BIMATA.ID, Jakarta – Kejaksaan Agung (Kejagung) Republik Indonesia (RI), memberhentikan jaksa Pinangki Sirna Malasari secara tidak hormat.
Pemberhentian tersebut dilakukan setelah vonis Pinangki atas kasus suap, pemufakatan jahat, dan tindak pidana pencucian uang (TPPU) berkekuatan hukum tetap atau inkrah.
Adapun putusan inkrah itu mengacu pada vonis Pengadilan Tinggi DKI Jakarta Nomor 10/Pid.Sus/2021/PT.DKI tanggal 14 Juni 2021 yang memangkas hukuman Pinangki menjadi 4 tahun penjara.
Sebelumnya, Majelis Hakim Pengadilan Tindak Pidana Korupsi (Tipikor) pada Pengadilan Negeri (PN) Jakarta Pusat (Jakpus) menjatuhi Pinangki hukuman penjara selama 10 tahun.

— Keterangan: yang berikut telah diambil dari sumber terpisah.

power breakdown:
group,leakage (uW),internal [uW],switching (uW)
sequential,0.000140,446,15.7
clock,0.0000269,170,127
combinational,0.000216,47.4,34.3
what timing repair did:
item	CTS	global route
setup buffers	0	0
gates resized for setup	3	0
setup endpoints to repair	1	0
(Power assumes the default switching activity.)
**config.mk**
```make
export PLATFORM = sky130hd
export DESIGN_NAME = memory_arbiter_flat
export DESIGN_NICKNAME = d
export VERILOG_FILES = /design/src/rtl/memory_arbiter_if.sv /design/src/rtl/memory_arbiter.sv /design/src/flat_wrapper.sv
export SDC_FILE = /design/constraint.sdc
export NUM_CORES = 1
export LEC_CHECK = 0
export CAP_MARGIN = 20
export CORE_ASPECT_RATIO = 1.75
export CORE_MARGIN = 10
export CORE_UTILIZATION = 44
export DETAILED_ROUTE_END_ITERATION = 8
export HOLD_SLACK_MARGIN = 0.03
export PLACE_DENSITY = 0.9
export SLEW_MARGIN = 20
export SYNTH_ARGS = -nofsm -noshare
export SYNTH_HDL_FRONTEND = slang
export SYNTH_SLANG_ARGS = --single-unit
```
**constraint.sdc**
```tcl
create_clock -name clk -period 3.2 [get_ports clk]
set_input_delay 0.32 -clock clk [delete_from_list [all_inputs] [get_ports clk]]
set_output_delay 0.32 -clock clk [all_outputs]
set_load 0.05 [all_outputs]
```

“Dengan putusan tersebut telah berkekuatan hukum tetap, maka saat ini proses pemberhentian tidak dengan hormat sebagai Pegawai Negeri Sipil (PNS) terhadap Pinangki Sirna Malasari, dalam tahap proses,” ungkap Kepala Pusat Penerangan Hukum (Kapuspenkum) Kejagung RI, Leonard Eben Ezer Simanjuntak, melalui keterangan tertulis, Kamis (05/08/2021).
“Dan dalam waktu dekat akan dikeluarkan Keputusan Pemberhentian Tidak Dengan Hormat sebagai Pegawai Negeri Sipil (PNS) kepada yang bersangkutan,” sambung Leonard.
Leonard juga meluruskan terkait pemberitaan yang menyebutkan Pinangki masih menerima gaji. Dia menegaskan, Pinangki sudah tidak menerima gaji sejak September 2020.
Mantan Kepala Sub Bagian Pemantauan Dan Evaluasi II pada Biro Perencanaan Jaksa Agung Muda Pembinaan Kejagung ini bahkan sudah tidak menerima tunjangan kinerja dan uang makan sejak Agustus 2020.
Ia mengatakan, Jaksa Agung ST Burhanuddin telah mengeluarkan Keputusan Nomor 164/2020 tertanggal 12 Agustus 2020. Keputusan ini menyatakan, Pinangki telah diberhentikan sementara dari jabatannya sebagai PNS. Secara otomatis Pinangki tidak lagi sebagai jaksa.
“Demikian pernyataan ini sekaligus hak jawab, dan kami berharap tidak lagi menjadi polemik di tengah masyarakat,” kata Leonard.
Diberitakan sebelumnya, Pinangki terbukti bersalah menerima suap dari terpidana kasus hak tagih atau cessie Bank Bali, Joko Soegiarto Tjandra. Saat itu, Joko masih berstatus buronan.
Suap sebesar US$500 ribu diberikan untuk pengurusan fatwa Mahkamah Agung (MA) RI melalui Kejagung RI, agar Joko bisa kembali ke Indonesia tanpa menjalani eksekusi dua tahun berdasarkan putusan Peninjauan Kembali (PK) tanggal 11 Juni 2009.
Pinangki juga turut menyusun rencana aksi (action plan) terkait pelaksanaan permohonan fatwa MA RI melalui Kejagung RI tersebut. Pihak lain yang terlibat adalah Joko dan rekan Pinangki bernama Andi Irfan Jaya.
Selain itu, Pinangki terbukti melakukan pencucian uang dengan cara menukarkannya ke dalam rupiah, membeli satu unit mobil BMW X5, pembayaran sewa apartemen dan dokter kecantikan di Amerika Serikat, pembayaran kartu kredit, maupun membayar sewa dua apartemen di Jakarta.